_ABOUT THIS EXERCISE_
From the entries below, return only the lines starting at the one that contains "synth_area_per_cell_um2 = 9.22" and ending at the one that contains "drv_cap = 0", exactly as they stand.
++++++++
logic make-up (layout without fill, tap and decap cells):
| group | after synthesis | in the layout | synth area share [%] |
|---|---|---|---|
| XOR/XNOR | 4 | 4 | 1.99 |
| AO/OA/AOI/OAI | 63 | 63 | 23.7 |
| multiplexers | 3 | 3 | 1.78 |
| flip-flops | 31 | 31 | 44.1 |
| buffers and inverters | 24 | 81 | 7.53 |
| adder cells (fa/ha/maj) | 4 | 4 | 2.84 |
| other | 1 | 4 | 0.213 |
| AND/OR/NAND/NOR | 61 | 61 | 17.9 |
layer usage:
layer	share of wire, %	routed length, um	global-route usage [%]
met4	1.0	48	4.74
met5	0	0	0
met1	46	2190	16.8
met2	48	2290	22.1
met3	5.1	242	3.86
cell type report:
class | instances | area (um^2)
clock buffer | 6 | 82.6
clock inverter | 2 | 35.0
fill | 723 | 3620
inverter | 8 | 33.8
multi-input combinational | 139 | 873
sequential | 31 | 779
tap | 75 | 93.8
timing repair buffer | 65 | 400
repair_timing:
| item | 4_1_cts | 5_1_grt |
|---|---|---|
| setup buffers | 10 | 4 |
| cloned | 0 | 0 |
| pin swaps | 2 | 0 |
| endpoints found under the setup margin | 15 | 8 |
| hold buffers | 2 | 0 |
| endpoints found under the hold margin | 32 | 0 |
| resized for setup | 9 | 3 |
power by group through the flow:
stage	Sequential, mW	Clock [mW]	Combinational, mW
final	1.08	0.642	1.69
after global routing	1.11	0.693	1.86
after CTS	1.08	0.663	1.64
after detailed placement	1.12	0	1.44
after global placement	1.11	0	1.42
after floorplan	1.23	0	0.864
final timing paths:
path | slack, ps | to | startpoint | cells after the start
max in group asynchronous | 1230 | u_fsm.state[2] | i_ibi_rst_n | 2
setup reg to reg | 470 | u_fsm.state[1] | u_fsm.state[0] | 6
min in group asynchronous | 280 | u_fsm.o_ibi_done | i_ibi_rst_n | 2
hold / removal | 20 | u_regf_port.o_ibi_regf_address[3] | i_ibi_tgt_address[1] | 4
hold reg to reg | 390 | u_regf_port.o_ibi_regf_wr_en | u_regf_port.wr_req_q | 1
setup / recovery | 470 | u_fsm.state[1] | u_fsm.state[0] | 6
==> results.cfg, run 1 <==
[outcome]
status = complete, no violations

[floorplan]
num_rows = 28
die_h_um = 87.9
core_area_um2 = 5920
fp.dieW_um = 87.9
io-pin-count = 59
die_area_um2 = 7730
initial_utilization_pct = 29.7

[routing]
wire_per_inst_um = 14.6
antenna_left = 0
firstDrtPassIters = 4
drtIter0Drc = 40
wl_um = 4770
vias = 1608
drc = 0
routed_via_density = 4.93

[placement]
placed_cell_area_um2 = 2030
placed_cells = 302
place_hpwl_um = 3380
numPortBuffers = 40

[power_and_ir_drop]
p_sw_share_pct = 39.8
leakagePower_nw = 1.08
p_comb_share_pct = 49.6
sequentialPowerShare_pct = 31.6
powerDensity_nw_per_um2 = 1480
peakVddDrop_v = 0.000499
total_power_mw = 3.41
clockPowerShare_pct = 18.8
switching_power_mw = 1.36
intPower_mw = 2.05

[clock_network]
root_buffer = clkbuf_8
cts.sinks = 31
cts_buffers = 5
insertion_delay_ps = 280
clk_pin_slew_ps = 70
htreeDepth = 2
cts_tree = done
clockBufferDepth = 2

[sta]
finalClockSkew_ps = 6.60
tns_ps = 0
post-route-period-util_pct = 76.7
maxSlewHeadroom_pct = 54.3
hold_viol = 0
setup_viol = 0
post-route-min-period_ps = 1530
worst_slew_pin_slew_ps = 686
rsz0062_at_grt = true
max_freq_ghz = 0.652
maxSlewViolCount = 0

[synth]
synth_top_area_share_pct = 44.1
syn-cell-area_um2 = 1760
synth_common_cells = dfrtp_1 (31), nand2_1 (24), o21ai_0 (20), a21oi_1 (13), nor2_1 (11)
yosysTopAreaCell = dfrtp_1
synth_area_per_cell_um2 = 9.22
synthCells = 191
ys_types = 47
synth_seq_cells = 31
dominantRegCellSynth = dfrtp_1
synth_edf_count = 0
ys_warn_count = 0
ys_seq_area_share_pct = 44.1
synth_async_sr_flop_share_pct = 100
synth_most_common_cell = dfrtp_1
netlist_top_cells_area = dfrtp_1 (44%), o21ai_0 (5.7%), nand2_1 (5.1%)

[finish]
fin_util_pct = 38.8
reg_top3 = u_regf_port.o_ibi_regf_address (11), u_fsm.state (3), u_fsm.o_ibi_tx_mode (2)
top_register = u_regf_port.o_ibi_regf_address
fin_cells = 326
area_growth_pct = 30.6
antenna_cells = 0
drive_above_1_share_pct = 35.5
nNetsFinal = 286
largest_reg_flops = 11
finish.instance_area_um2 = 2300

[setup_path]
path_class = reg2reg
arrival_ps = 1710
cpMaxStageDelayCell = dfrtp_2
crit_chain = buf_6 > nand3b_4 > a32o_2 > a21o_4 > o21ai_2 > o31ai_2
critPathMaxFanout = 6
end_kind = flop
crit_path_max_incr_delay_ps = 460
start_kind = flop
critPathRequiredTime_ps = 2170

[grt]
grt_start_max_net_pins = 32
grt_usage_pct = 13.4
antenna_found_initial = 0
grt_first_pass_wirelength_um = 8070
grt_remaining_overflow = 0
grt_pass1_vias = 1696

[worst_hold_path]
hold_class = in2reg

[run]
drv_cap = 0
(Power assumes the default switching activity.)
--- src/mips_defines.svh ---
`ifndef MIPS_DEFINES_SVH
`define MIPS_DEFINES_SVH

// opcodes
`define R_TYPE          6'b000000
`define REGIMM_INST     6'b000001
`define J               6'b000010
`define JAL             6'b000011
`define BEQ             6'b000100
`define BNE             6'b000101
`define BLEZ            6'b000110
`define BGTZ            6'b000111
`define ADDI            6'b001000
`define ADDIU           6'b001001
`define SLTI            6'b001010
`define SLTIU           6'b001011
`define ANDI            6'b001100
`define ORI             6'b001101
`define XORI            6'b001110
`define LUI             6'b001111
`define COP0_INST       6'b010000
`define SPECIAL2_INST   6'b011100
`define SPECIAL3_INST   6'b011111
`define LB              6'b100000
`define LH              6'b100001
`define LWL             6'b100010
`define LW              6'b100011
`define LBU             6'b100100
`define LHU             6'b100101
`define LWR             6'b100110
`define SB              6'b101000
`define SH              6'b101001
`define SWL             6'b101010
`define SW              6'b101011
`define SWR             6'b101110

// SPECIAL funct
`define SLL             6'b000000
`define SRL             6'b000010   // ROTR when bit 21 set
`define SRA             6'b000011
`define SLLV            6'b000100
`define SRLV            6'b000110   // ROTRV when bit 6 set
`define SRAV            6'b000111
`define JR              6'b001000
`define JALR            6'b001001
`define MOVZ            6'b001010
`define MOVN            6'b001011
`define SYSCALL         6'b001100
`define BREAK           6'b001101
`define MFHI            6'b010000
`define MTHI            6'b010001
`define MFLO            6'b010010
`define MTLO            6'b010011
`define MULT            6'b011000
`define MULTU           6'b011001
`define DIV             6'b011010
`define DIVU            6'b011011
`define ADD             6'b100000
`define ADDU            6'b100001
`define SUB             6'b100010
`define SUBU            6'b100011
`define AND             6'b100100
`define OR              6'b100101
`define XOR             6'b100110
`define NOR             6'b100111
`define SLT             6'b101010
`define SLTU            6'b101011

// SPECIAL2 and SPECIAL3 funct
`define MADD            6'b000000
`define MADDU           6'b000001
`define MUL             6'b000010
`define MSUB            6'b000100
`define MSUBU           6'b000101
`define CLZ             6'b100000
`define CLO             6'b100001
`define EXT             6'b000000
`define INS             6'b000100
`define BSHFL           6'b100000

// BSHFL sa field
`define WSBH            5'b00010
`define SEB             5'b10000
`define SEH             5'b11000

// COP0 rs field
`define MFC0            5'b00000
`define MTC0            5'b00100
`define ERET_RS         5'b10000
`define ERET_FUNCT      6'b011000

// REGIMM rt field
`define BLTZ            5'b00000
`define BGEZ            5'b00001
`define BLTZAL          5'b10000
`define BGEZAL          5'b10001

// ALU op classes from the main decoder
`define R_TYPE_OP       6'd0
`define ADDI_OP         6'd1
`define ADDIU_OP        6'd2
`define SLTI_OP         6'd3
`define SLTIU_OP        6'd4
`define ANDI_OP         6'd5
`define ORI_OP          6'd6
`define XORI_OP         6'd7
`define LUI_OP          6'd8
`define MEM_OP          6'd9
`define ROTR_OP         6'd10
`define ROTRV_OP        6'd11
`define SPECIAL2_OP     6'd12
`define SEB_OP          6'd13
`define SEH_OP          6'd14
`define WSBH_OP         6'd15
`define EXT_OP          6'd16
`define INS_OP          6'd17
`define MTC0_OP         6'd18
`define MFC0_OP         6'd19
`define USELESS_OP      6'd63

// final ALU function codes
`define ALU_ADD         5'd0
`define ALU_ADDU        5'd1
`define ALU_SUB         5'd2
`define ALU_SUBU        5'd3
`define ALU_AND         5'd4
`define ALU_OR          5'd5
`define ALU_XOR         5'd6
`define ALU_NOR         5'd7
`define ALU_SLT         5'd8
`define ALU_SLTU        5'd9
`define ALU_SLL         5'd10
`define ALU_SRL         5'd11
`define ALU_SRA         5'd12
`define ALU_ROTR        5'd13
`define ALU_SLLV        5'd14
`define ALU_SRLV        5'd15
`define ALU_SRAV        5'd16
`define ALU_ROTRV       5'd17
`define ALU_LUI         5'd18
`define ALU_CLO         5'd19
`define ALU_CLZ         5'd20
`define ALU_MUL         5'd21
`define ALU_SEB         5'd22
`define ALU_SEH         5'd23
`define ALU_WSBH        5'd24
`define ALU_EXT         5'd25
`define ALU_INS         5'd26
`define ALU_MOVZ        5'd27
`define ALU_MOVN        5'd28
`define ALU_PASS        5'd31

// branch conditions
`define BR_NONE         3'd0
`define BR_EQ           3'd1
`define BR_NE           3'd2
`define BR_LEZ          3'd3
`define BR_GTZ          3'd4
`define BR_LTZ          3'd5
`define BR_GEZ          3'd6

// destination select
`define DST_RD          2'b00
`define DST_RT          2'b01
`define DST_LINK        2'b10
`define REG_LINK        5'd31

`endif

--- src/decodePkg.sv ---
package decodePkg;

	// instruction and data words
	typedef logic [31:0] instrT;
	typedef logic [31:0] wordT;

	typedef logic [4:0] regAddrT;

	// op class out of the main decoder
	typedef logic [5:0] aluOpT;

	// resolved ALU function
	typedef logic [4:0] aluCtrlT;

	// none, eq, ne, lez, gtz, ltz, gez
	typedef logic [2:0] branchCtrlT;

	// rd, rt or link register
	typedef logic [1:0] regDstT;

endpackage

--- src/aluDecoder.sv ---
`timescale 1ns/1ps
`include "mips_defines.svh"

module aluDecoder (
	input  decodePkg::aluOpT aluOp,
	input  logic [5:0] funct,
	output decodePkg::aluCtrlT aluCtrl
);

	always_comb begin
		case (aluOp)
			`R_TYPE_OP: begin
				case (funct)
					`ADD: aluCtrl = `ALU_ADD;
					`ADDU: aluCtrl = `ALU_ADDU;
					`SUB: aluCtrl = `ALU_SUB;
					`SUBU: aluCtrl = `ALU_SUBU;
					`AND: aluCtrl = `ALU_AND;
					`OR: aluCtrl = `ALU_OR;
					`XOR: aluCtrl = `ALU_XOR;
					`NOR: aluCtrl = `ALU_NOR;
					`SLT: aluCtrl = `ALU_SLT;
					`SLTU: aluCtrl = `ALU_SLTU;
					`SLL: aluCtrl = `ALU_SLL;
					`SRL: aluCtrl = `ALU_SRL;
					`SRA: aluCtrl = `ALU_SRA;
					`SLLV: aluCtrl = `ALU_SLLV;
					`SRLV: aluCtrl = `ALU_SRLV;
					`SRAV: aluCtrl = `ALU_SRAV;
					`MOVZ: aluCtrl = `ALU_MOVZ;
					`MOVN: aluCtrl = `ALU_MOVN;
					default: aluCtrl = `ALU_PASS;   // jumps, hi/lo moves, traps
				endcase
			end
			`SPECIAL2_OP: begin
				case (funct)
					`CLO: aluCtrl = `ALU_CLO;
					`CLZ: aluCtrl = `ALU_CLZ;
					`MUL: aluCtrl = `ALU_MUL;
					default: aluCtrl = `ALU_PASS;   // madd/msub go to the mul unit
				endcase
			end
			`ADDI_OP: aluCtrl = `ALU_ADD;
			`ADDIU_OP, `MEM_OP: aluCtrl = `ALU_ADDU;   // address calc never traps
			`SLTI_OP: aluCtrl = `ALU_SLT;
			`SLTIU_OP: aluCtrl = `ALU_SLTU;
			`ANDI_OP: aluCtrl = `ALU_AND;
			`ORI_OP: aluCtrl = `ALU_OR;
			`XORI_OP: aluCtrl = `ALU_XOR;
			`LUI_OP: aluCtrl = `ALU_LUI;
			`ROTR_OP: aluCtrl = `ALU_ROTR;
			`ROTRV_OP: aluCtrl = `ALU_ROTRV;
			`SEB_OP: aluCtrl = `ALU_SEB;
			`SEH_OP: aluCtrl = `ALU_SEH;
			`WSBH_OP: aluCtrl = `ALU_WSBH;
			`EXT_OP: aluCtrl = `ALU_EXT;
			`INS_OP: aluCtrl = `ALU_INS;
			default: aluCtrl = `ALU_PASS;   // cp0 moves and USELESS_OP
		endcase
	end

endmodule

--- src/branchJudge.sv ---
`timescale 1ns/1ps
`include "mips_defines.svh"

module branchJudge (
	input  decodePkg::branchCtrlT branchCtrl,
	input  decodePkg::wordT rsValue,
	input  decodePkg::wordT rtValue,
	output logic taken
);
	logic equal;
	logic rsNeg;
	logic rsZero;

	assign equal = (rsValue == rtValue);
	assign rsNeg = rsValue[31];   // sign bit
	assign rsZero = (rsValue == '0);

	always_comb begin
		case (branchCtrl)
			`BR_EQ: taken = equal;
			`BR_NE: taken = !equal;
			`BR_LEZ: taken = rsNeg || rsZero;
			`BR_GTZ: taken = !rsNeg && !rsZero;
			`BR_LTZ: taken = rsNeg;
			`BR_GEZ: taken = !rsNeg;
			default: taken = 1'b0;   // not a branch
		endcase
	end

endmodule

--- src/decodeStage.sv ---
`timescale 1ns/1ps
`include "mips_defines.svh"

module decodeStage (
	input  logic clk,
	input  logic rstN,
	input  logic instrValid,
	output logic instrReady,
	input  decodePkg::instrT instr,
	input  logic wbEn,
	input  decodePkg::regAddrT wbAddr,
	input  decodePkg::wordT wbData,
	output logic exValid,
	input  logic exReady,
	output decodePkg::wordT exRsValue,
	output decodePkg::wordT exRtValue,
	output decodePkg::wordT exImm,
	output decodePkg::regAddrT exDestReg,
	output logic exRegWrite,
	output logic exMemRead,
	output logic exMemWrite,
	output logic exMemToReg,
	output decodePkg::aluCtrlT exAluCtrl,
	output logic exBranchTaken,
	output logic exReserved,
	output logic exIsSyscall,
	output logic exIsBreak,
	output logic exIsEret,
	output logic exCp0Write,
	output logic exCp0ToReg,
	output logic exMulDivEn,
	output logic exHiloToReg
);
	logic signExt, regWrite, memRead, memWrite, memToReg, reserved;
	logic isBreak, isSyscall, isEret, cp0Write, cp0ToReg, hiloToReg, mulDivEn;
	decodePkg::regDstT regDst;
	decodePkg::aluOpT aluOp;
	decodePkg::branchCtrlT branchCtrl;
	decodePkg::aluCtrlT aluCtrl;
	decodePkg::wordT rsValue;
	decodePkg::wordT rtValue;
	decodePkg::wordT immExt;
	decodePkg::regAddrT destReg;
	logic taken;

	mainDecoder u_mainDecoder (
		.instr(instr), .signExt(signExt), .regWrite(regWrite), .isImm(),
		.memRead(memRead), .memWrite(memWrite), .memToReg(memToReg),
		.reserved(reserved), .isBreak(isBreak), .isSyscall(isSyscall), .isEret(isEret),
		.cp0Write(cp0Write), .cp0ToReg(cp0ToReg), .isMfc(), .mfhi(), .mflo(),
		.hiloToReg(hiloToReg), .mulDivEn(mulDivEn), .regDst(regDst),
		.aluOp(aluOp), .branchCtrl(branchCtrl)
	);

	aluDecoder u_aluDecoder (.aluOp(aluOp), .funct(instr[5:0]), .aluCtrl(aluCtrl));

	regFile u_regFile (
		.clk(clk), .rstN(rstN),
		.readAddrA(instr[25:21]), .readAddrB(instr[20:16]),
		.readDataA(rsValue), .readDataB(rtValue),
		.writeEn(wbEn), .writeAddr(wbAddr), .writeData(wbData)
	);

	branchJudge u_branchJudge (
		.branchCtrl(branchCtrl), .rsValue(rsValue), .rtValue(rtValue), .taken(taken)
	);

	always_comb begin
		case (regDst)
			`DST_RT: destReg = instr[20:16];
			`DST_LINK: destReg = `REG_LINK;
			default: destReg = instr[15:11];
		endcase
	end

	assign immExt = signExt ? {{16{instr[15]}}, instr[15:0]} : {16'b0, instr[15:0]};

	// empty, or the held entry leaves this cycle
	assign instrReady = !exValid || exReady;

	always_ff @(posedge clk) begin
		if (!rstN)
			exValid <= 1'b0;
		else if (instrReady)
			exValid <= instrValid;
	end

	always_ff @(posedge clk) begin
		if (instrValid && instrReady) begin
			exRsValue <= rsValue;
			exRtValue <= rtValue;
			exImm <= immExt;
			exDestReg <= destReg;
			exRegWrite <= regWrite;
			exMemRead <= memRead;
			exMemWrite <= memWrite;
			exMemToReg <= memToReg;
			exAluCtrl <= aluCtrl;
			exBranchTaken <= taken;
			exReserved <= reserved;
			exIsSyscall <= isSyscall;
			exIsBreak <= isBreak;
			exIsEret <= isEret;
			exCp0Write <= cp0Write;
			exCp0ToReg <= cp0ToReg;
			exMulDivEn <= mulDivEn;
			exHiloToReg <= hiloToReg;
		end
	end

	// stalled entry stays put
	assert property (@(posedge clk) disable iff (!rstN)
		(exValid && !exReady) |=> exValid && $stable({exRsValue, exRtValue, exImm,
			exDestReg, exRegWrite, exMemRead, exMemWrite, exMemToReg, exAluCtrl,
			exBranchTaken, exReserved, exIsSyscall, exIsBreak, exIsEret,
			exCp0Write, exCp0ToReg, exMulDivEn, exHiloToReg}))
		else $error("decodeStage: ID/EX entry changed under back-pressure at %0t", $time);

endmodule

--- src/mainDecoder.sv ---
`timescale 1ns/1ps
`include "mips_defines.svh"

module mainDecoder (
	input  decodePkg::instrT instr,
	output logic signExt,
	output logic regWrite,
	output logic isImm,
	output logic memRead,
	output logic memWrite,
	output logic memToReg,
	output logic reserved,
	output logic isBreak,
	output logic isSyscall,
	output logic isEret,
	output logic cp0Write,
	output logic cp0ToReg,
	output logic isMfc,
	output logic mfhi,
	output logic mflo,
	output logic hiloToReg,
	output logic mulDivEn,
	output decodePkg::regDstT regDst,
	output decodePkg::aluOpT aluOp,
	output decodePkg::branchCtrlT branchCtrl
);
	logic [5:0] op;
	logic [5:0] funct;
	logic [4:0] rs;
	logic [4:0] rt;
	logic [4:0] sa;

	assign op = instr[31:26];
	assign rs = instr[25:21];
	assign rt = instr[20:16];
	assign sa = instr[10:6];
	assign funct = instr[5:0];

	assign signExt = (op[5:2] != 4'b0011);   // ANDI, ORI, XORI, LUI zero-extend
	assign mfhi = (op == `R_TYPE) && (funct == `MFHI);
	assign mflo = (op == `R_TYPE) && (funct == `MFLO);
	assign hiloToReg = mfhi || mflo;
	assign isSyscall = (op == `R_TYPE) && (funct == `SYSCALL);
	assign isBreak = (op == `R_TYPE) && (funct == `BREAK);
	assign cp0Write = (op == `COP0_INST) && (rs == `MTC0);
	assign cp0ToReg = (op == `COP0_INST) && (rs == `MFC0);
	assign isEret = (op == `COP0_INST) && (rs == `ERET_RS) && (funct == `ERET_FUNCT);

	always_comb begin
		// no-op defaults, also what a reserved encoding ends up with
		{regWrite, regDst, isImm} = 4'b0000;
		{memToReg, memRead, memWrite} = 3'b000;
		aluOp = `USELESS_OP;
		reserved = 1'b0;
		isMfc = 1'b0;
		mulDivEn = 1'b0;
		branchCtrl = `BR_NONE;
		case (op)
			`R_TYPE: begin
				aluOp = `R_TYPE_OP;
				case (funct)
					`ADD, `ADDU, `SUB, `SUBU, `SLT, `SLTU, `AND, `OR, `XOR, `NOR,
					`SLL, `SRA, `SLLV, `SRAV, `MOVN, `MOVZ, `MFHI, `MFLO, `JALR:
						regWrite = 1'b1;
					`SRL: begin
						regWrite = 1'b1;
						if (rs[0])
							aluOp = `ROTR_OP;
					end
					`SRLV: begin
						regWrite = 1'b1;
						if (sa[0])
							aluOp = `ROTRV_OP;
					end
					`MULT, `MULTU, `DIV, `DIVU:
						mulDivEn = 1'b1;
					`JR, `MTHI, `MTLO, `SYSCALL, `BREAK:
						aluOp = `R_TYPE_OP;   // no register write
					default: begin
						aluOp = `USELESS_OP;
						reserved = 1'b1;
					end
				endcase
			end
			`ADDI, `ADDIU, `SLTI, `SLTIU, `ANDI, `ORI, `XORI, `LUI: begin
				{regWrite, regDst, isImm} = 4'b1011;
				case (op)
					`ADDI: aluOp = `ADDI_OP;
					`ADDIU: aluOp = `ADDIU_OP;
					`SLTI: aluOp = `SLTI_OP;
					`SLTIU: aluOp = `SLTIU_OP;
					`ANDI: aluOp = `ANDI_OP;
					`ORI: aluOp = `ORI_OP;
					`XORI: aluOp = `XORI_OP;
					default: aluOp = `LUI_OP;
				endcase
			end
			`BEQ: branchCtrl = `BR_EQ;
			`BNE: branchCtrl = `BR_NE;
			`BLEZ: branchCtrl = `BR_LEZ;
			`BGTZ: branchCtrl = `BR_GTZ;
			`REGIMM_INST: begin
				case (rt)
					`BLTZ: branchCtrl = `BR_LTZ;
					`BGEZ: branchCtrl = `BR_GEZ;
					`BLTZAL: begin
						branchCtrl = `BR_LTZ;
						{regWrite, regDst} = 3'b110;   // link into $31
					end
					`BGEZAL: begin
						branchCtrl = `BR_GEZ;
						{regWrite, regDst} = 3'b110;
					end
					default: reserved = 1'b1;
				endcase
			end
			`LB, `LH, `LWL, `LW, `LBU, `LHU, `LWR: begin
				aluOp = `MEM_OP;
				{regWrite, regDst, isImm} = 4'b1011;
				{memToReg, memRead, memWrite} = 3'b110;
			end
			`SB, `SH, `SWL, `SW, `SWR: begin
				aluOp = `MEM_OP;
				isImm = 1'b1;
				memWrite = 1'b1;
			end
			`J: branchCtrl = `BR_NONE;
			`JAL: {regWrite, regDst} = 3'b110;
			`COP0_INST: begin
				case (rs)
					`MTC0: aluOp = `MTC0_OP;
					`MFC0: begin
						aluOp = `MFC0_OP;
						isMfc = 1'b1;
						{regWrite, regDst} = 3'b101;   // cp0 value into rt
					end
					default: reserved = !isEret;
				endcase
			end
			`SPECIAL2_INST: begin
				aluOp = `SPECIAL2_OP;
				case (funct)
					`CLO, `CLZ: regWrite = 1'b1;
					`MUL: begin
						regWrite = 1'b1;
						mulDivEn = 1'b1;
					end
					`MADD, `MADDU, `MSUB, `MSUBU: mulDivEn = 1'b1;   // hi/lo only
					default: begin
						aluOp = `USELESS_OP;
						reserved = 1'b1;
					end
				endcase
			end
			`SPECIAL3_INST: begin
				case (funct)
					`BSHFL: begin
						regWrite = 1'b1;
						case (sa)
							`SEB: aluOp = `SEB_OP;
							`SEH: aluOp = `SEH_OP;
							`WSBH: aluOp = `WSBH_OP;
							default: begin
								regWrite = 1'b0;
								reserved = 1'b1;
							end
						endcase
					end
					`EXT: begin
						aluOp = `EXT_OP;
						{regWrite, regDst} = 3'b101;
					end
					`INS: begin
						aluOp = `INS_OP;
						{regWrite, regDst} = 3'b101;
					end
					default: reserved = 1'b1;
				endcase
			end
			default: reserved = 1'b1;
		endcase
	end

	always_comb begin
		assert (!(memRead && memWrite))
			else $error("mainDecoder: load and store decoded together at %0t", $time);
	end

endmodule

--- src/regFile.sv ---
`timescale 1ns/1ps

module regFile (
	input  logic clk,
	input  logic rstN,
	input  decodePkg::regAddrT readAddrA,
	input  decodePkg::regAddrT readAddrB,
	output decodePkg::wordT readDataA,
	output decodePkg::wordT readDataB,
	input  logic writeEn,
	input  decodePkg::regAddrT writeAddr,
	input  decodePkg::wordT writeData
);
	decodePkg::wordT regs [32];

	always_ff @(posedge clk) begin
		if (writeEn && (writeAddr != '0))
			regs[writeAddr] <= writeData;
	end

	// $0 first, then same-cycle write-back bypass
	assign readDataA = (readAddrA == '0) ? '0 :
		(writeEn && (writeAddr == readAddrA)) ? writeData : regs[readAddrA];
	assign readDataB = (readAddrB == '0) ? '0 :
		(writeEn && (writeAddr == readAddrB)) ? writeData : regs[readAddrB];

	// a write to $0 never makes it readable as nonzero
	assert property (@(posedge clk) disable iff (!rstN)
		(writeEn && (writeAddr == '0)) ##1 ((readAddrA == '0) || (readAddrB == '0))
		|-> (((readAddrA != '0) || (readDataA == '0)) &&
			((readAddrB != '0) || (readDataB == '0))))
		else $error("regFile: register 0 read nonzero at %0t", $time);

endmodule

--- config.mk ---
export PLATFORM = sky130hd
export DESIGN_NAME = decodeStage
export DESIGN_NICKNAME = d
export VERILOG_FILES = /design/src/decodePkg.sv /design/src/aluDecoder.sv /design/src/branchJudge.sv /design/src/decodeStage.sv /design/src/mainDecoder.sv /design/src/regFile.sv
export VERILOG_INCLUDE_DIRS = /design/src
export SDC_FILE = /design/constraint.sdc
export NUM_CORES = 1
export LEC_CHECK = 0
export BUFFER_PORTS_ARGS = -buffer_cell sky130_fd_sc_hd__buf_2
export CAP_MARGIN = 10
export CORE_MARGIN = 4
export CORE_UTILIZATION = 48
export DETAILED_ROUTE_END_ITERATION = 7
export HOLD_SLACK_MARGIN = 0.03
export PLACE_DENSITY_LB_ADDON = 0.15
export SETUP_SLACK_MARGIN = 0.05
export SKIP_CTS_REPAIR_TIMING = 1
export SYNTH_ARGS = -nofsm -noshare
export SYNTH_HDL_FRONTEND = slang
export SYNTH_SLANG_ARGS = --single-unit
--- constraint.sdc ---
create_clock -name clk -period 5.03 [get_ports clk]
set_clock_uncertainty 0.2 [all_clocks]
set_input_delay 0.7545 -clock clk [delete_from_list [all_inputs] [get_ports clk]]
set_output_delay 0.7545 -clock clk [all_outputs]
set_load 0.02 [all_outputs]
++++++++
_EXERCISE RESULT_
synth_area_per_cell_um2 = 9.22
synthCells = 191
ys_types = 47
synth_seq_cells = 31
dominantRegCellSynth = dfrtp_1
synth_edf_count = 0
ys_warn_count = 0
ys_seq_area_share_pct = 44.1
synth_async_sr_flop_share_pct = 100
synth_most_common_cell = dfrtp_1
netlist_top_cells_area = dfrtp_1 (44%), o21ai_0 (5.7%), nand2_1 (5.1%)

[finish]
fin_util_pct = 38.8
reg_top3 = u_regf_port.o_ibi_regf_address (11), u_fsm.state (3), u_fsm.o_ibi_tx_mode (2)
top_register = u_regf_port.o_ibi_regf_address
fin_cells = 326
area_growth_pct = 30.6
antenna_cells = 0
drive_above_1_share_pct = 35.5
nNetsFinal = 286
largest_reg_flops = 11
finish.instance_area_um2 = 2300

[setup_path]
path_class = reg2reg
arrival_ps = 1710
cpMaxStageDelayCell = dfrtp_2
crit_chain = buf_6 > nand3b_4 > a32o_2 > a21o_4 > o21ai_2 > o31ai_2
critPathMaxFanout = 6
end_kind = flop
crit_path_max_incr_delay_ps = 460
start_kind = flop
critPathRequiredTime_ps = 2170

[grt]
grt_start_max_net_pins = 32
grt_usage_pct = 13.4
antenna_found_initial = 0
grt_first_pass_wirelength_um = 8070
grt_remaining_overflow = 0
grt_pass1_vias = 1696

[worst_hold_path]
hold_class = in2reg

[run]
drv_cap = 0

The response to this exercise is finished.